Exhibit 10.46
EXECUTION COPY
AMENDMENT NO. 5 TO CREDIT AGREEMENT
AMENDMENT dated as of January 10, 2000 (the "AMENDMENT") to the Amended
and Restated Credit Agreement dated as of February 28, 1999 and amended as of
May 31, 1999, September 14, 1999, November 15, 1999 and December 10, 1999 (as
amended, the "CREDIT AGREEMENT") among XXXXXXX INDUSTRIES INC. (the "BORROWER"),
the LENDERS party thereto (the "LENDERS") and THE CHASE MANHATTAN BANK, as
Administrative Agent (the "ADMINISTRATIVE AGENT").
W I T N E S S E T H :
WHEREAS, the Borrower has requested that the Lenders agree (i) to amend
certain of the provisions of the Credit Agreement requiring certain reductions
in the Borrowing Base scheduled to occur on January 10, 2000 and (ii) to waive
the Borrower's obligation to comply with certain covenants solely for the period
January 10, 2000 through January 20, 2000; and
WHEREAS, subject to the terms and conditions set forth herein, the
Lenders have agreed to make certain amendments and waivers as provided for
herein;
NOW, THEREFORE, the parties hereto agree as follows:
SECTION 1. DEFINED TERMS; REFERENCES. Unless otherwise specifically
defined herein, each term used herein that is defined in the Credit Agreement
has the meaning assigned to such term in the Credit Agreement. Each reference to
"hereof", "hereunder", "herein" and "hereby" and each other similar reference
and each reference to "this Agreement" and each other similar reference
contained in the Credit Agreement shall, from and after Amendment No. 5
Effective Date (defined below), refer to the Credit Agreement as amended hereby.

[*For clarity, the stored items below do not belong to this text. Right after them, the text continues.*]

<file path="config.mk">
export PLATFORM = sky130hd
export DESIGN_NAME = keyword_substitution_cipher_unit
export DESIGN_NICKNAME = d
export VERILOG_FILES = /design/src/design/kwsc_pkg.sv /design/src/design/kwsc_table.sv /design/src/design/keyword_substitution_cipher_unit.sv
export SDC_FILE = /design/constraint.sdc
export NUM_CORES = 1
export LEC_CHECK = 0
export ABC_CLOCK_PERIOD_IN_PS = 11200
export BUFFER_PORTS_ARGS = -buffer_cell sky130_fd_sc_hd__buf_2
export CORE_ASPECT_RATIO = 0.7
export CORE_MARGIN = 4
export CORE_UTILIZATION = 30
export CTS_CLUSTER_DIAMETER = 80
export DETAILED_ROUTE_END_ITERATION = 12
export GPL_TIMING_DRIVEN = 0
export HOLD_SLACK_MARGIN = 0.06
export PLACE_DENSITY_LB_ADDON = 0.25
export SLEW_MARGIN = 20
export SYNTH_ARGS = -nofsm -noshare
export SYNTH_HDL_FRONTEND = slang
export SYNTH_SLANG_ARGS = --single-unit
</file>
<file path="constraint.sdc">
create_clock -name clk -period 11.2 [get_ports clk]
set_clock_uncertainty 0.2 [all_clocks]
set_input_delay 0.56 -clock clk [delete_from_list [all_inputs] [get_ports clk]]
set_output_delay 0.56 -clock clk [all_outputs]
set_load 0.01 [all_outputs]
</file>
<file path="src/design/kwsc_pkg.sv">
`default_nettype none
// ----------------------------------------------------------------------------
// kwsc_pkg
// Shared types, codes and helpers for the keyword substitution cipher unit.
// ----------------------------------------------------------------------------
package kwsc_pkg;

  localparam int ALPHA_SIZE = 26;
  localparam int LW         = $clog2(ALPHA_SIZE);

  typedef logic [LW-1:0] letter_t;
  typedef logic [LW:0]   count_t;

  localparam letter_t LAST_LETTER = letter_t'(ALPHA_SIZE - 1);
  localparam count_t  FULL_COUNT  = count_t'(ALPHA_SIZE);

  // ASCII codes
  localparam logic [7:0] CH_SPACE = 8'd32;
  localparam logic [7:0] CASE_GAP = 8'd32;
  localparam logic [7:0] UC_A     = 8'h41;
  localparam logic [7:0] UC_Z     = 8'h5A;
  localparam logic [7:0] LC_A     = 8'd97;
  localparam logic [7:0] LC_Z     = 8'h7A;
  localparam logic [7:0] CH_NUL   = 8'd0;

  typedef enum logic [1:0] {
    OP_KEY = 2'd0,
    OP_END = 2'd1,
    OP_ENC = 2'd2,
    OP_DEC = 2'd3
  } op_t;

  typedef struct packed {
    logic    is_letter;
    letter_t idx;
  } fold_t;

  // Requests from the sequencer to the table.
  typedef struct packed {
    logic    clear;
    logic    append;
    letter_t letter;
    logic    set_complete;
    logic    rd;
    letter_t rd_addr;
  } tbl_cmd_t;

  // Table status seen by the sequencer.
  typedef struct packed {
    logic [ALPHA_SIZE-1:0] used;
    count_t                fill_count;
    logic                  complete;
  } tbl_stat_t;

  function automatic fold_t letter_fold(input logic [7:0] c);
    logic [7:0] f;
    fold_t      r;
    f = c;
    if (c inside {[UC_A:UC_Z]}) begin
      f = c + CASE_GAP;
    end
    r.is_letter = (f inside {[LC_A:LC_Z]});
    r.idx       = letter_t'(f - LC_A);
    return r;
  endfunction

endpackage
`default_nettype wire

</file>
<file path="src/design/kwsc_table.sv">
`default_nettype none
// ----------------------------------------------------------------------------
// kwsc_table
// Cipher alphabet store: forward and inverse tables, used-letter mask and
// fill count, with one append unit shared by key words and the key-end fill.
// ----------------------------------------------------------------------------
module kwsc_table (
  input  wire logic                clk,
  input  wire logic                rst,
  input  wire kwsc_pkg::tbl_cmd_t  cmd,
  output kwsc_pkg::tbl_stat_t      stat,
  output kwsc_pkg::letter_t        fwd_q,
  output kwsc_pkg::letter_t        inv_q
);
  import kwsc_pkg::*;

  letter_t fwd_mem [ALPHA_SIZE];
  letter_t inv_mem [ALPHA_SIZE];

  logic [ALPHA_SIZE-1:0] used;
  logic [ALPHA_SIZE-1:0] used_next;
  count_t                fill_count;
  count_t                fill_count_next;
  logic                  complete;
  logic                  complete_next;
  logic [ALPHA_SIZE-1:0] used_eff;
  count_t                count_eff;
  logic                  do_append;

  // A clear in the same cycle as an append acts first.
  always_comb begin
    used_eff  = cmd.clear ? '0 : used;
    count_eff = cmd.clear ? '0 : fill_count;
    do_append = cmd.append && !used_eff[cmd.letter] && (count_eff < FULL_COUNT);

    used_next       = used_eff;
    fill_count_next = count_eff;
    if (do_append) begin
      used_next[cmd.letter] = 1'b1;
      fill_count_next       = count_eff + count_t'(1);
    end

    complete_next = complete;
    if (cmd.clear) begin
      complete_next = 1'b0;
    end else if (cmd.set_complete) begin
      complete_next = 1'b1;
    end
  end

  always_ff @(posedge clk) begin
    if (rst) begin
      used       <= '0;
      fill_count <= '0;
      complete   <= 1'b0;
    end else begin
      used       <= used_next;
      fill_count <= fill_count_next;
      complete   <= complete_next;
    end
  end

  always_ff @(posedge clk) begin
    if (do_append) begin
      fwd_mem[count_eff[LW-1:0]] <= cmd.letter;
      inv_mem[cmd.letter]        <= count_eff[LW-1:0];
    end
  end

  always_ff @(posedge clk) begin
    if (cmd.rd) begin
      fwd_q <= fwd_mem[cmd.rd_addr];
      inv_q <= inv_mem[cmd.rd_addr];
    end
  end

  assign stat.used       = used;
  assign stat.fill_count = fill_count;
  assign stat.complete   = complete;

endmodule
`default_nettype wire

</file>
<file path="src/design/keyword_substitution_cipher_unit.sv">
`default_nettype none
// ----------------------------------------------------------------------------
// keyword_substitution_cipher_unit
// Keyword monoalphabetic substitution: builds the cipher alphabet from key
// words and encrypts or decrypts one character per word.
//
//  channel | signals                      | dir | word contents
//  in      | in_valid, in_stall           | in  | operation, char_in
//  out     | out_valid, out_stall         | out | char_out
//
// Key character: one append through the shared table unit.
// Key end: the append unit walks all 26 letters in order.
// Encrypt/decrypt: registered table read, then result load;
//   bytes that are neither letters nor space give no word.
// Reset clears the used mask, fill count and complete flag at once.
// A stalled output word holds the lookup stage until it is taken.
// ----------------------------------------------------------------------------
module keyword_substitution_cipher_unit (
  input  wire logic       clk,
  input  wire logic       rst,
  input  wire logic       in_valid,
  output logic            in_stall,
  input  wire logic [1:0] operation,
  input  wire logic [7:0] char_in,
  output logic            out_valid,
  input  wire logic       out_stall,
  output logic [7:0]      char_out
);
  import kwsc_pkg::*;

  typedef enum logic [2:0] {
    S_IDLE = 3'b001,
    S_FILL = 3'b010,
    S_LOOK = 3'b100
  } state_t;

  state_t    state;
  state_t    state_next;
  letter_t   fill_j;
  letter_t   fill_j_next;
  logic      look_enc;
  logic      look_space;
  letter_t   look_idx;
  tbl_cmd_t  cmd;
  tbl_stat_t stat;
  letter_t   fwd_q;
  letter_t   inv_q;
  fold_t     fold;
  op_t       op;
  logic      accept;
  logic      out_free;
  logic [7:0] result;

  kwsc_table u_table (
    .clk   (clk),
    .rst   (rst),
    .cmd   (cmd),
    .stat  (stat),
    .fwd_q (fwd_q),
    .inv_q (inv_q)
  );

  assign in_stall = (state != S_IDLE);
  assign accept   = in_valid && !in_stall;
  assign op       = op_t'(operation);
  assign fold     = letter_fold(char_in);
  assign out_free = !out_valid || !out_stall;

  always_comb begin
    cmd         = '0;
    state_next  = state;
    fill_j_next = fill_j;
    case (state)
      S_IDLE: begin
        if (accept) begin
          case (op)
            OP_KEY: begin
              cmd.clear  = stat.complete;
              cmd.append = fold.is_letter;
              cmd.letter = fold.idx;
            end
            OP_END: begin
              fill_j_next = '0;
              state_next  = S_FILL;
            end
            default: begin
              cmd.rd      = fold.is_letter;
              cmd.rd_addr = fold.idx;
              if (fold.is_letter || char_in == CH_SPACE) begin
                state_next = S_LOOK;
              end
            end
          endcase
        end
      end
      S_FILL: begin
        cmd.append  = 1'b1;
        cmd.letter  = fill_j;
        fill_j_next = fill_j + letter_t'(1);
        if (fill_j == LAST_LETTER) begin
          cmd.set_complete = 1'b1;
          state_next       = S_IDLE;
        end
      end
      S_LOOK: begin
        if (out_free) begin
          state_next = S_IDLE;
        end
      end
      default: begin
        state_next = S_IDLE;
      end
    endcase
  end

  always_comb begin
    if (look_space) begin
      result = CH_SPACE;
    end else if (look_enc) begin
      result = (count_t'(look_idx) < stat.fill_count) ? (LC_A + 8'(fwd_q)) : CH_NUL;
    end else begin
      result = stat.used[look_idx] ? (LC_A + 8'(inv_q)) : LC_A;
    end
  end

  always_ff @(posedge clk) begin
    if (rst) begin
      state     <= S_IDLE;
      out_valid <= 1'b0;
    end else begin
      state <= state_next;
      if (state == S_LOOK && out_free) begin
        out_valid <= 1'b1;
      end else if (!out_stall) begin
        out_valid <= 1'b0;
      end
    end
  end

  always_ff @(posedge clk) begin
    fill_j <= fill_j_next;
    if (accept) begin
      look_enc   <= (op == OP_ENC);
      look_space <= (char_in == CH_SPACE);
      look_idx   <= fold.idx;
    end
    if (state == S_LOOK && out_free) begin
      char_out <= result;
    end
  end

  // The used mask and fill count track each other.
  a_count_matches_mask: assert property (@(posedge clk) disable iff (rst)
    $countones(stat.used) == int'(stat.fill_count))
    else $error("fill count differs from used-letter mask");

  a_count_bound: assert property (@(posedge clk) disable iff (rst)
    stat.fill_count <= FULL_COUNT)
    else $error("fill count beyond alphabet size");

  a_fill_done: assert property (@(posedge clk) disable iff (rst)
    (state == S_FILL && fill_j == LAST_LETTER) |=>
      (stat.complete && stat.fill_count == FULL_COUNT && stat.used == '1))
    else $error("key-end fill left the table incomplete");

  a_word_from_lookup: assert property (@(posedge clk) disable iff (rst)
    $rose(out_valid) |-> $past(state == S_LOOK))
    else $error("output word raised outside lookup");

  a_no_accept_busy: assert property (@(posedge clk) disable iff (rst)
    (state == S_FILL || state == S_LOOK) |-> in_stall)
    else $error("input taken while busy");

endmodule
`default_nettype wire

</file>
## Yosys cells after proc, flatten, opt, wreduce, memory -nomap -nowiden

Memories as Yosys holds them, arrays and structs flattened. A register that Yosys moved wholly into a read port is not among the register bits.
Cells that the tools add are included.

- Bits in registers: 57
- Latch bits: 0
- Bits in writable memories: 260
- ROM bits: 0
- Output and inout bits: 10
- Memories: 2

Memories:

| name | depth | bits a word | read ports | clocked after Yosys merged registers in | wr ports | line | text |
|---|---|---|---|---|---|---|---|
| u_table.fwd_mem | 26 | 5 | 1 | 1 | 1 | kwsc_table.sv:17 | `letter_t fwd_mem [ALPHA_SIZE];` |
| u_table.inv_mem | 26 | 5 | 1 | 1 | 1 | kwsc_table.sv:18 | `letter_t inv_mem [ALPHA_SIZE];` |

- Add/sub/neg operators: 6
- Multipliers: 0
- Divide/modulo/power cells: 0
- Order comparisons: 9
- Equal/unequal tests: 15
- Shifts and indexed selects: 0
- Multiplexer cells: 36
- Bitwise logic cells: 1
- Reduce and logical (&&, ||, !) cells: 19

Operators with widths:

| cell | count |
|---|---|
| 26-bit 2-to-1 mux | 2 |
| 8-bit 2-to-1 mux | 4 |
| 6-bit 2-to-1 mux | 5 |
| 26-bit OR | 1 |
| 7-bit by 5-bit adder with 8-bit output (first input constant) | 2 |
| 8-bit by 7-bit >= comparator with 1-bit output (second input constant) | 2 |
| 8-bit by 7-bit less-or-equal comparator with 1-bit output (second input constant) | 2 |
| 7-bit 2-to-1 mux | 2 |
| 5-bit by 6-bit < comparator with 1-bit output (second input constant) | 2 |
| 3-bit 2-to-1 mux | 4 |
| 6-bit case mux with 2 select lines | 1 |
| 1-bit binary-select mux with 5-bit select | 2 |
| 1-bit 2-to-1 mux | 10 |
| 5-bit 2-to-1 mux | 2 |
| 5-bit case mux with 2 select lines | 1 |
| 3-bit case mux with 3 select lines | 1 |
| 8-bit by 6-bit adder with 8-bit output (second input constant) | 1 |
| 8-bit by 6-bit == test with 1-bit output (second input constant) | 1 |
| 2-bit != test (second input constant) | 4 |
| 1-bit logical AND | 7 |
| 6-bit by 1-bit adder with 6-bit output (second input constant) | 1 |
| 5-bit by 6-bit < comparator with 1-bit output | 1 |
| 6-bit by 5-bit < comparator with 1-bit output (second input constant) | 1 |
| 3-bit case mux with 2 select lines | 1 |
| other kinds (20) | 26 |

## Longest topological paths before layout

Gate-level depths: netlist (run 1).

- Depth after elaboration: 16
- Depth in mapped cells: 15
- Gate-level depth less buffers: 10

## Cells and area by module

From an unflattened synthesis (run 1), not the netlist that was laid out.

- Cells, all modules: 840
- Area, all modules: 14161.1 um^2

Modules (own cells, without submodules):

| module | instances | cells an instance | area each (um^2) | seq. area each (um^2) |
|---|---|---|---|---|
| kwsc_table | 1 | 635 | 12236.7 | 8768.4 |
| keyword_substitution_cipher_unit | 1 | 205 | 1924.3 | 680.7 |

## Worst setup path after synthesis (run 1)

OpenSTA, ideal clock, no wires.

- Kind: input -> register
- From: input port char_in[0]
- To: memory u_table.inv_mem[10][0] (netlist bit), enable pin
- Setup time: 0.381 ns
- Arrival: 3.614 ns
- Required time: 10.619 ns
- Slack: 7.005 ns
- Stages: 12
- Path buffers: 3
- Cell sequence: inv_1 -> clkbuf_1 -> clkbuf_1 -> ha_1 -> nor3b_1 -> xor2_1 -> o21a_1 -> a311oi_1 -> o21bai_1 -> nand4_2 -> buf_2 -> nor4_1

RTL lines:

| item | line | text |
|---|---|---|
| from (decl) | keyword_substitution_cipher_unit.sv:24 | `input wire logic [7:0] char_in,` |
| to (decl) | kwsc_table.sv:18 |  |

==> flow_summary.ini, run 1 <==
[layout]
nets = 1265
diodes = 0
multi_input_area_um2 = 4805
drive_above_1_share = 0.1389
syn_to_final_growth_pct = 14.87
final_area_um2 = 16790
utilization = 0.3496
seqCellArea_um2 = 9449
fillerInstances = 4677

[clocking]
clock_sinks = 327
clk_pin_slew_ns = 0.06
cts_buffer_depth = 3
cts_repair_resize_count = 0
htreeDepth = 2
cts_tree = yes
cts_setup_buffers = 0
hold_buffers = 0
cts_root_buffer = clkbuf_16
clk_latency_ns = 0.52
cts_buffers = 34

[timing]
finalSetupViolCount = 0
fmax_mhz = 175.6
fin_tns_setup_ns = 0
drv_slew = 0
tightest_slew_ns = 1.195
relSlewSlack = 0.1930
hold_viol = 0
rsz0062_at_grt = no
period_minus_slack_ns = 5.694
post-route-period-util = 0.5084

[global_routing]
antenna_found_initial = 1
gr-usage-all-layers = 0.1642
grt_max_degree = 35
first_global_vias = 9623
grt_pass1_wl_mm = 63.89
grt-ovfl-total = 0

[logic_synthesis]
synthArstFlopShare = 0
synth-edff-count = 290
synth.most_common_cell = edfxtp_1
synth_flop_cell = edfxtp_1
synth.largest_area_cell = edfxtp_1
ys_warn_count = 0
ys_ff_latch = 327
synthTopCellsByArea = edfxtp_1 60%, dfxtp_1 5.1%, nand2_1 4.8%, mux4_2 2.6%, nand3_1 1.9%
syn_nets = 1203
seq_area_frac_synth = 0.6464
netlist_instances = 1172
syn_area_um2 = 14620
synth.top_cell.area_share = 0.5957
synth_common_cells = 290 x edfxtp_1, 187 x nand2_1, 63 x clkbuf_1, 56 x nand3_1
ys_types = 74
synth.avg_cell_area_um2 = 12.47

[placed_design]
dpl.hpwl_mm = 30.74
place_congestion = 0.8801
io_buffers = 23
placed_cell_area_um2 = 15660

[floorplan]
die_area_um2 = 52380
die_w_um = 271.8
start_util = 0.3043
die_h_um = 192.7
fp-row-count = 67
ios = 24
coreArea_um2 = 48030

[setup_path]
path_max_fanout = 34
rrSetupSlack_ns = 6.34
crit_required_ns = 11.14
cp.arrival_ns = 5.63
worstSetupEndpointType = flop
worstSetupPathType = input pin to flop
start_kind = input pin

[power_and_ir_drop]
clkPwrFrac = 0.432
combPwrFrac = 0.070
switching_share = 0.2299
power.internal_mw = 2.053
total_leakage_power_nw = 5.503
seq_power_share = 0.499
switching_power_mw = 0.6130
power.total_mw = 2.666
peakVddDrop_uv = 101.6
power.density_nw_per_um2 = 158.8

[route]
routed_wl_mm = 43.21
drtIter0Drc = 1078
vias = 10090
via_per_inst = 5.269
drcViolationCount = 0
drtAntennaViolNets = 0
post_drt_wl_per_cell_um = 22.57
first_pass_iters = 5

[status]
status = completed

[hold_path]
hold_path_class = input pin to flop

[job]
cap_violations = 0
[power by group through the flow]
stage          registers (mW)  clock network (mW)  logic [mW]
6_report                 1.33                1.15       0.186
3_3_place_gp             1.36                   0       0.178
5_1_grt                  1.33                1.23       0.200
2_1_floorplan            1.35                   0       0.109
3_5_place_dp             1.36                   0       0.182
4_1_cts                  1.33                1.17       0.183
[per-layer routing]
| layer | wire (um) | share of wire | global-route usage | up-vias |
|---|---|---|---|---|
| met4 | 811 | 0.019 | 0.03538 | 0 |
| met5 | 0 | 0 | 0 | - |
| met3 | 3660 | 0.085 | 0.04549 | 68 |
| li1 | - | - | - | 4588 |
| met1 | 21720 | 0.50 | 0.2573 | 5065 |
| met2 | 17020 | 0.39 | 0.2223 | 369 |
[metrics by stage]
stage	std cells	hold WS [ns]	worst slack, ns
floorplan	1172	0.2352	7.005
global placement	1850	0.2574	4.947
detailed placement	1853	0.2568	5.049
CTS	1915	0.1061	5.558
global route	1915	0.1276	5.149
finish	1915	0.1300	5.506
[path summary, 6_finish.rpt]
kind / from / endpoint / cells after the start
setup reg to reg: state[1] / u_table.inv_q[3] / 8
hold / removal: out_stall / out_valid / 3
setup / recovery: char_in[0] / u_table.fwd_mem[16][2] / 15
hold reg to reg: u_table.used[23] / u_table.used[23] / 2
[layout make-up]
class	instances	area share
well taps	655	0.04880
inverters	27	0.006482
multi-input cells	745	0.2861
repair buffers	26	0.01103
clock buffers	47	0.05991
clock inverters	15	0.007153
flip-flops and latches	327	0.5627
plain buffers	73	0.01781
[cell families after synthesis]
| kind of cell | Yosys count | synth area share |
|---|---|---|
| buf+inv | 100 | 0.02790 |
| simple gates | 452 | 0.1508 |
| compound gates | 232 | 0.1131 |
| fa+ha+maj | 17 | 0.01455 |
| mux | 32 | 0.03826 |
| flops | 327 | 0.6464 |
| xor+xnor | 12 | 0.008987 |
[sequential cells by signal, summed over array words and instances, names as in the netlist]
name                count
u_table.complete        1
fill_j                  5
out_valid               1
u_table.fwd_q           5
u_table.inv_mem       130
u_table.inv_q           5
state                   3
u_table.used           26
look_enc                1
u_table.fwd_mem       130
char_out                8
look_idx                5
look_space              1
u_table.fill_count      6
[placed cells by master, fill, tap and decap left out, drive strengths merged, types with 22 or more instances in the layout]
cell      n
nor3     53
o22ai    22
edfxtp  290
o21ai    59
buf      36
clkbuf  110
nand3    56
or2      28
nand2   188
inv      27
dfxtp    37
and3     24
nor2     54
[critical path: stages]
cell	delay, ns
buf_2	0.17
inv_1	0.22
clkbuf_1	0.53
clkbuf_1	0.63
ha_1	0.41
xor2_4	0.17
a21boi_4	0.45
clkinv_4	0.44
nand2_4	0.23
a31oi_1	0.08
o21bai_1	0.33
nand4_2	0.17
buf_6	0.19
buf_4	0.20
nor3_1	0.81
Power figures use the tool's default switching activity.
==> run 2, diff against run 1 <==
--- a/config.mk
+++ b/config.mk
@@ -5,7 +5,7 @@
 export SDC_FILE = /design/constraint.sdc
 export NUM_CORES = 1
 export LEC_CHECK = 0
-export ABC_CLOCK_PERIOD_IN_PS = 11200
+export ABC_CLOCK_PERIOD_IN_PS = 5600
 export BUFFER_PORTS_ARGS = -buffer_cell sky130_fd_sc_hd__buf_2
 export CORE_ASPECT_RATIO = 0.7
 export CORE_MARGIN = 4
==> constraint.sdc (replaced) <==
create_clock -name clk -period 5.6 [get_ports clk]
set_clock_uncertainty 0.2 [all_clocks]
set_input_delay 0.28 -clock clk [delete_from_list [all_inputs] [get_ports clk]]
set_output_delay 0.28 -clock clk [all_outputs]
set_load 0.01 [all_outputs]
==> flow_summary.ini, run 2 (synthesized netlist as in run 1, its figures left out) <==
[timing]
rsz0062_at_grt = no
relSlewSlack = 0.2031
finalSetupViolCount = 0
fmax_mhz = 195.4
period_minus_slack_ns = 5.118
holdWs_ns = 0.1732
final.setup.worst_slack_ns = 0.4821
post-route-period-util = 0.9139
drv_slew = 0
tightest_slew_ns = 1.195
hold_viol = 0

[global_routing]
first_global_vias = 9652
grt_pass1_wl_mm = 64.05
grt-ovfl-total = 0
grt_max_degree = 35
gr-usage-all-layers = 0.1645
antenna_found_initial = 1

[route]
drcViolationCount = 0
via_per_inst = 5.260
routed_wl_mm = 43.39
post_drt_wl_per_cell_um = 22.59
drtAntennaViolNets = 0
first_pass_iters = 5
vias = 10110
drtIter0Drc = 1224

[clocking]
cts_buffer_depth = 3
clk_latency_ns = 0.52
cts_setup_buffers = 0
cts_buffers = 34
htreeDepth = 2
cts_tree = yes
clk_pin_slew_ns = 0.06
clock_sinks = 327
cts_root_buffer = clkbuf_16

[layout]
syn_to_final_growth_pct = 15.50
fillerInstances = 4675
diodes = 0
utilization = 0.3515
multi_input_area_um2 = 4836
drive_above_1_share = 0.1438
final_cell_mix = 290 x edfxtp_1, 187 x nand2_1, 68 x clkbuf_1
final_common_cell = edfxtp_1
seqCellArea_um2 = 9449
nets = 1271

[placed_design]
dpl.hpwl_mm = 30.74
io_buffers = 23
pre_cts_ws_ns = -0.2708
place_congestion = 0.8801

[power_and_ir_drop]
total_leakage_power_nw = 5.538
peakVddDrop_uv = 204.1
power.density_nw_per_um2 = 316.5

[hold_path]
whs_path_depth = 5
hold_path_class = input pin to flop

[floorplan]
die_w_um = 271.8
die_area_um2 = 52380
fp-row-count = 67
coreArea_um2 = 48030
start_util = 0.3043
ios = 24
die_h_um = 192.7

[job]
cap_violations = 0

[setup_path]
path_max_fanout = 13
reg2reg_depth = 8
start_kind = input pin
rrSetupSlack_ns = 0.69
worstSetupEndpointType = flop
crit_required_ns = 5.60
cp.arrival_ns = 5.12
worstSetupPathType = input pin to flop

[status]
status = completed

SECTION 2. SECTION 1.01. Section 1.01 of the Credit Agreement is
amended:
(a) by amending the definition of "BORROWING BASE" to read in its
entirety as follows:
"BORROWING BASE" means, at any date, the amount of the Borrowing
Base as of the date of the Borrowing Base Certificate then most
recently delivered by the Borrower pursuant to Section 5.01(l) (the
"BORROWING BASE
DATE"), determined by calculating the sum of (i) 85% of the aggregate
amount of Eligible Receivables at the Borrowing Base Date PLUS (ii)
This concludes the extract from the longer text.